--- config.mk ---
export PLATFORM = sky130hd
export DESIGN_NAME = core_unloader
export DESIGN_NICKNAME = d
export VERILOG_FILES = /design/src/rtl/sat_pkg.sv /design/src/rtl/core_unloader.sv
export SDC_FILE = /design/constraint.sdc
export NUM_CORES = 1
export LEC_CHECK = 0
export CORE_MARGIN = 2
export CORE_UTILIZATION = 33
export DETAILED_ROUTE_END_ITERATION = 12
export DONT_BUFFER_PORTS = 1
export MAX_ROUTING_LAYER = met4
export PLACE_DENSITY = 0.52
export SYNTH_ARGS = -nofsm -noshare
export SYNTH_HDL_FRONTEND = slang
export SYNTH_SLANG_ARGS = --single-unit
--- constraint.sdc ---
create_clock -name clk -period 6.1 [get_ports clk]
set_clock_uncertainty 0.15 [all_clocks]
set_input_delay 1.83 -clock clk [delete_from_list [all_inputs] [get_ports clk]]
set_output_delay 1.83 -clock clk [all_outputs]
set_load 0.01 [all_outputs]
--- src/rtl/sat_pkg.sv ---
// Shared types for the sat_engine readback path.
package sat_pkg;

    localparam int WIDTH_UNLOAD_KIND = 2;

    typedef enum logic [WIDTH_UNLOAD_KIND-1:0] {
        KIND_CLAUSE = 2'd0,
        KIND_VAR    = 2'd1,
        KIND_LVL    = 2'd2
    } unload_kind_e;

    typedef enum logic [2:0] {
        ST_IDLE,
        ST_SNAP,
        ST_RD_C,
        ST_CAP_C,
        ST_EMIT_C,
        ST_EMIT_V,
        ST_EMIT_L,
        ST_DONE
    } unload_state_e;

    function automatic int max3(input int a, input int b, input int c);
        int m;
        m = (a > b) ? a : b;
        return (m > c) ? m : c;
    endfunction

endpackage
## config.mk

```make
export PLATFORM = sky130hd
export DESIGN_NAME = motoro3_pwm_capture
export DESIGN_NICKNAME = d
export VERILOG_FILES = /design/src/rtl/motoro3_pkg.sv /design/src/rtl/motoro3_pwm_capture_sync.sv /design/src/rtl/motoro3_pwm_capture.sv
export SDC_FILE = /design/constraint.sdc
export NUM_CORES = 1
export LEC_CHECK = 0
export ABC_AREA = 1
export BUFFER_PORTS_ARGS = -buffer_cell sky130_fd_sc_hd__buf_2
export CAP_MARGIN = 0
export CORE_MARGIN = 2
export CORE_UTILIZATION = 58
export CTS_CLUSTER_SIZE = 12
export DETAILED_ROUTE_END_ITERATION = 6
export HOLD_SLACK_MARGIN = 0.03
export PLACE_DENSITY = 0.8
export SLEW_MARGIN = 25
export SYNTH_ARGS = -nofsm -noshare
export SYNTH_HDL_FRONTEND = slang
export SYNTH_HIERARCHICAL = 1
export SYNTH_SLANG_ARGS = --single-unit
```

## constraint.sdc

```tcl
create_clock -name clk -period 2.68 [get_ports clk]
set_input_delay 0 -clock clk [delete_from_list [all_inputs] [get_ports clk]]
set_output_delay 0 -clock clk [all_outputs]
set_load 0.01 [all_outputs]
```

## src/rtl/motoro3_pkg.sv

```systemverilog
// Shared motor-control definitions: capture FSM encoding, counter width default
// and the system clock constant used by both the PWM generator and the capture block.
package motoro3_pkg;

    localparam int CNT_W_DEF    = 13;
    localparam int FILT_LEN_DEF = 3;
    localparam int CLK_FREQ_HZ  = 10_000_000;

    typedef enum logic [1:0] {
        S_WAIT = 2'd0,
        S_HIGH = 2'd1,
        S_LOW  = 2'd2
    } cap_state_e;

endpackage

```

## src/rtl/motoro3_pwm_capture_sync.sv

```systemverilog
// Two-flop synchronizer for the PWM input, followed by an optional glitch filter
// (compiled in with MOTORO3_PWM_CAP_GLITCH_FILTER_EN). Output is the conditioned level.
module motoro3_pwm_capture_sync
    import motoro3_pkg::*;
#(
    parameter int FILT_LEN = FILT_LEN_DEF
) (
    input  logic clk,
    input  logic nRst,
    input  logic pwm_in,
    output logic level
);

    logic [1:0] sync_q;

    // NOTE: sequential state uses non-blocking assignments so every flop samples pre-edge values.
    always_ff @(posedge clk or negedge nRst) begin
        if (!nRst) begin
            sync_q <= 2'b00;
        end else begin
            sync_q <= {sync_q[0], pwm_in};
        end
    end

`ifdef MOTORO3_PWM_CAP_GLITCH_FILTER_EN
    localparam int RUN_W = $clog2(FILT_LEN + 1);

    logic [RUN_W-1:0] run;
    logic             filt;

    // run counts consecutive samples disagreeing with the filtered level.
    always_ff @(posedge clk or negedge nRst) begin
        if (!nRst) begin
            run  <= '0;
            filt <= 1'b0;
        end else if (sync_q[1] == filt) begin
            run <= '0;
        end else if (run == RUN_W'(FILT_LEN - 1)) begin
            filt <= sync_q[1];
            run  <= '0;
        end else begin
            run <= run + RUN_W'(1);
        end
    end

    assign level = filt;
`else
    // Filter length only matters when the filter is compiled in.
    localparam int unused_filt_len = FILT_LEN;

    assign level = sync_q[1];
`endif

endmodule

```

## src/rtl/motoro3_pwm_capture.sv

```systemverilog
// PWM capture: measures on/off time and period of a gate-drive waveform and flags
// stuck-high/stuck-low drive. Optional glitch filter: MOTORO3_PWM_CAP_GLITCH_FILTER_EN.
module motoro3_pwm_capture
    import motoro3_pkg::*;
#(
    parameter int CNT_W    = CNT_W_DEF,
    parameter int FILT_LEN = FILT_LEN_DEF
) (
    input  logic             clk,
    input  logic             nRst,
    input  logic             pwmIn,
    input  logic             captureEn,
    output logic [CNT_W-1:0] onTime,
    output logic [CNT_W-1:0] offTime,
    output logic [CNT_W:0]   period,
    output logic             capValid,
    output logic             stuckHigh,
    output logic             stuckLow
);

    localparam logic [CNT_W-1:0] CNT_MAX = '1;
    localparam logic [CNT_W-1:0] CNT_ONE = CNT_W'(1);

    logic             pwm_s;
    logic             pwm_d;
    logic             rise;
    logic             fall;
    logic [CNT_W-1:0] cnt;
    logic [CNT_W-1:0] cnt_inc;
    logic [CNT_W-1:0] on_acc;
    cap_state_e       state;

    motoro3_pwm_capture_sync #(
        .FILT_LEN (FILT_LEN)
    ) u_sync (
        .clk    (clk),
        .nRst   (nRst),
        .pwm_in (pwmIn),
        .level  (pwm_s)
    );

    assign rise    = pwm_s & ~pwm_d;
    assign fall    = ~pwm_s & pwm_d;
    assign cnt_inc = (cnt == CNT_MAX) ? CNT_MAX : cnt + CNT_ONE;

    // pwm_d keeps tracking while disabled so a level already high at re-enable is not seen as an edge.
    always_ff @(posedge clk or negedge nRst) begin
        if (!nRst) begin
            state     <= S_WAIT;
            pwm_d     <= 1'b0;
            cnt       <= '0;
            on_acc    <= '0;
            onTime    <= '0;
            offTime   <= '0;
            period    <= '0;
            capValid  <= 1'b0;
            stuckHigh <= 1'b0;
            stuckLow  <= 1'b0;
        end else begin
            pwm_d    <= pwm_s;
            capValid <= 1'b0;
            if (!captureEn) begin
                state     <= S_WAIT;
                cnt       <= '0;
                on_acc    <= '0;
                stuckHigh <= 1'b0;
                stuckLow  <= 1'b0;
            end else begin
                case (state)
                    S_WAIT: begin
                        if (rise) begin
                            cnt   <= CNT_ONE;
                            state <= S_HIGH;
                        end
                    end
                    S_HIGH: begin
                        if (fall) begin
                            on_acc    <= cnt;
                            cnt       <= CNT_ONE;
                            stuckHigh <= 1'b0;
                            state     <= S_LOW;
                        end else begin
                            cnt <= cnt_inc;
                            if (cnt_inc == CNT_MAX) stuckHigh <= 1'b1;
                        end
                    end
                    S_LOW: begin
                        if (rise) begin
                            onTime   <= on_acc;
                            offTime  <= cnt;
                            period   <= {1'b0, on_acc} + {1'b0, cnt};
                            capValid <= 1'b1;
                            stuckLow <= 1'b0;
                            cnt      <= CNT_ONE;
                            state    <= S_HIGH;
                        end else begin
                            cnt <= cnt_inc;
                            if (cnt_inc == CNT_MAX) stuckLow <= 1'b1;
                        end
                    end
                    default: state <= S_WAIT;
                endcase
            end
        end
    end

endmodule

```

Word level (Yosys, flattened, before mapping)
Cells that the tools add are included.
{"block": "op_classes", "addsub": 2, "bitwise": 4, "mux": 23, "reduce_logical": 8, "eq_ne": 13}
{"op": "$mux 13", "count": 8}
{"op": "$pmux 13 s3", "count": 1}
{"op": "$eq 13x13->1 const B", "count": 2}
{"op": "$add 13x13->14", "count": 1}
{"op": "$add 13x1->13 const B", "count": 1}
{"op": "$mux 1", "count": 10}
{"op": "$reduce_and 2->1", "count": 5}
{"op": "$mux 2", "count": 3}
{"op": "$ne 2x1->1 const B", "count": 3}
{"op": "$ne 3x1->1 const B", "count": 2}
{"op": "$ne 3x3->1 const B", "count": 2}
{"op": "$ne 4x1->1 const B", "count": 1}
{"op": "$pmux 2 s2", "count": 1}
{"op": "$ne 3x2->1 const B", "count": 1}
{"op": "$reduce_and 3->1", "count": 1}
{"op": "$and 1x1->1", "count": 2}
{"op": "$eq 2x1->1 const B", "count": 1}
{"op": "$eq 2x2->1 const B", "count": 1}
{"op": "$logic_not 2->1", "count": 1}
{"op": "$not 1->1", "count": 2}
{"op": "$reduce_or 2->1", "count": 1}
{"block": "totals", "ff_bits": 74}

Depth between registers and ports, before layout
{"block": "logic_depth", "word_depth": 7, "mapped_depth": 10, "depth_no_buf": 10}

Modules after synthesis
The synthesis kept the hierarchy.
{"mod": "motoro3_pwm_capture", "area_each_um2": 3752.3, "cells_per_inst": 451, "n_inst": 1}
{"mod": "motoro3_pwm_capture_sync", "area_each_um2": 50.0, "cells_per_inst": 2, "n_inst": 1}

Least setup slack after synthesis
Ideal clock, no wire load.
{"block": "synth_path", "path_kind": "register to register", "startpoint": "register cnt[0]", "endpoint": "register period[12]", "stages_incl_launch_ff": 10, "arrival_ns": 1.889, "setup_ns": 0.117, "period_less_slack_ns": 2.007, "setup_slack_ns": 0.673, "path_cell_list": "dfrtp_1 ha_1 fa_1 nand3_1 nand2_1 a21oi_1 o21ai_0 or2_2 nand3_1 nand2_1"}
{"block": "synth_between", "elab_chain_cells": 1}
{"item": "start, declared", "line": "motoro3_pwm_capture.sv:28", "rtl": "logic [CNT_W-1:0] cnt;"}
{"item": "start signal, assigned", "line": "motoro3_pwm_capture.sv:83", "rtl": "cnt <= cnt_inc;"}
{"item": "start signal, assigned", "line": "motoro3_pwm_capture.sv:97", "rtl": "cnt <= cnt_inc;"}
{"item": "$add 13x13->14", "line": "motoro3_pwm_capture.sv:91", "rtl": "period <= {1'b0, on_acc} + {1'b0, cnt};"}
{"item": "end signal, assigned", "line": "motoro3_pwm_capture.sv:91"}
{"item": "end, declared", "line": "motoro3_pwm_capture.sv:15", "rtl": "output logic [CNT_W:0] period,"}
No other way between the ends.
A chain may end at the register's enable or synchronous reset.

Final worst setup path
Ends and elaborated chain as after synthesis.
---
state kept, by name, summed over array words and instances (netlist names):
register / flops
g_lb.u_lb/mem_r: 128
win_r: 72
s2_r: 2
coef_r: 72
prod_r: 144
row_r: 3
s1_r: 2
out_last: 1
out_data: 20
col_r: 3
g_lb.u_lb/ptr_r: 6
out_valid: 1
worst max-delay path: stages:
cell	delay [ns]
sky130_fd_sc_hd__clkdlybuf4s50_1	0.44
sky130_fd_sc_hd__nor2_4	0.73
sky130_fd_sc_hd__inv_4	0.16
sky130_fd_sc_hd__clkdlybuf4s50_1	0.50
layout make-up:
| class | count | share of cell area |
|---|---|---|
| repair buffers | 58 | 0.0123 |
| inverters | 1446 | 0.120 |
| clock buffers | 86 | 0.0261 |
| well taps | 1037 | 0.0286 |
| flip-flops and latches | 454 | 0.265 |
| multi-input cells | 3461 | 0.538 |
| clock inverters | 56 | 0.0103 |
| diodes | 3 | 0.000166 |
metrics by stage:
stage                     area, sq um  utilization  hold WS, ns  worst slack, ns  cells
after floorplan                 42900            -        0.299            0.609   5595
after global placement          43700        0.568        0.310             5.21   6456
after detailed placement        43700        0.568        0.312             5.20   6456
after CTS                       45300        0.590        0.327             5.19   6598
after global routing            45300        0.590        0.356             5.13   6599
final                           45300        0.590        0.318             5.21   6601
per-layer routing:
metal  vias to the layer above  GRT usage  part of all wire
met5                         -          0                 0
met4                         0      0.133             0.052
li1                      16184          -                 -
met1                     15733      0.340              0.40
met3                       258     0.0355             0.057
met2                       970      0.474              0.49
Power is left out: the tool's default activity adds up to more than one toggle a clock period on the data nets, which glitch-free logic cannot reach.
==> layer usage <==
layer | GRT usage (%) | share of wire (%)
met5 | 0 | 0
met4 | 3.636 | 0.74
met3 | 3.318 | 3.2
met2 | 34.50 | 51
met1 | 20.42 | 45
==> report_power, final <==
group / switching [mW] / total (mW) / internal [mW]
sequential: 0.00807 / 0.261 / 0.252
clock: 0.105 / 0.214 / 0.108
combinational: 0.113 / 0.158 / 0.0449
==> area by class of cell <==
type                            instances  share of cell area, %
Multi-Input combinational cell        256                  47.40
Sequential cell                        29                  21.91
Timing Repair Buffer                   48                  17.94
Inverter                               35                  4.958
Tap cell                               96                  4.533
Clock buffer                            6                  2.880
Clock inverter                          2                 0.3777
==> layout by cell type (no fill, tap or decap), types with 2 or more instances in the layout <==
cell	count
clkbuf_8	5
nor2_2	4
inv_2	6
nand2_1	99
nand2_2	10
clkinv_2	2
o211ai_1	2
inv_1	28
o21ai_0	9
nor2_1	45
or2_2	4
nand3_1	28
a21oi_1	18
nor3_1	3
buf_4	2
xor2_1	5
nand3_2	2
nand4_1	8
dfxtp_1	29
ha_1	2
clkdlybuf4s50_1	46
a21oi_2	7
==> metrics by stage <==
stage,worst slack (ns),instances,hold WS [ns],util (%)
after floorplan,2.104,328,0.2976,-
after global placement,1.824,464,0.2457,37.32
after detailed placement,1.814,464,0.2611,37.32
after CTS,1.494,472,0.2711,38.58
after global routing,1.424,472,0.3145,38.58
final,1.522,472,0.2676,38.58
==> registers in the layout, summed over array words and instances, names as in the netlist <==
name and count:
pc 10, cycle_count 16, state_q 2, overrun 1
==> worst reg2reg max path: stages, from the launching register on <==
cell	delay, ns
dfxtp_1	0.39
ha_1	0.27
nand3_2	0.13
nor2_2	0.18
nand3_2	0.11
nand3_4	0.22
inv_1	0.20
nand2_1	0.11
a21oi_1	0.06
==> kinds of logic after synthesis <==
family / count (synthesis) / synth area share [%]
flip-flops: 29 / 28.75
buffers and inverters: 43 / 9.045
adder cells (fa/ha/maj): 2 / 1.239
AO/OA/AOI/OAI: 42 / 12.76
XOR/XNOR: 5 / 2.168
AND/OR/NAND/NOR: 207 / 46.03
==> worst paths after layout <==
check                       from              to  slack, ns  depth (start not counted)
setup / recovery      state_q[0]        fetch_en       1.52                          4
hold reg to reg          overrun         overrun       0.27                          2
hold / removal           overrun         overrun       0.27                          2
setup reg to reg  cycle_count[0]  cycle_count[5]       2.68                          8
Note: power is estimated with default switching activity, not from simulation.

**Assigned task:**
Looking at the listing above, count the lines that contain "global" and give nothing but the number.

**Result of the task:**
4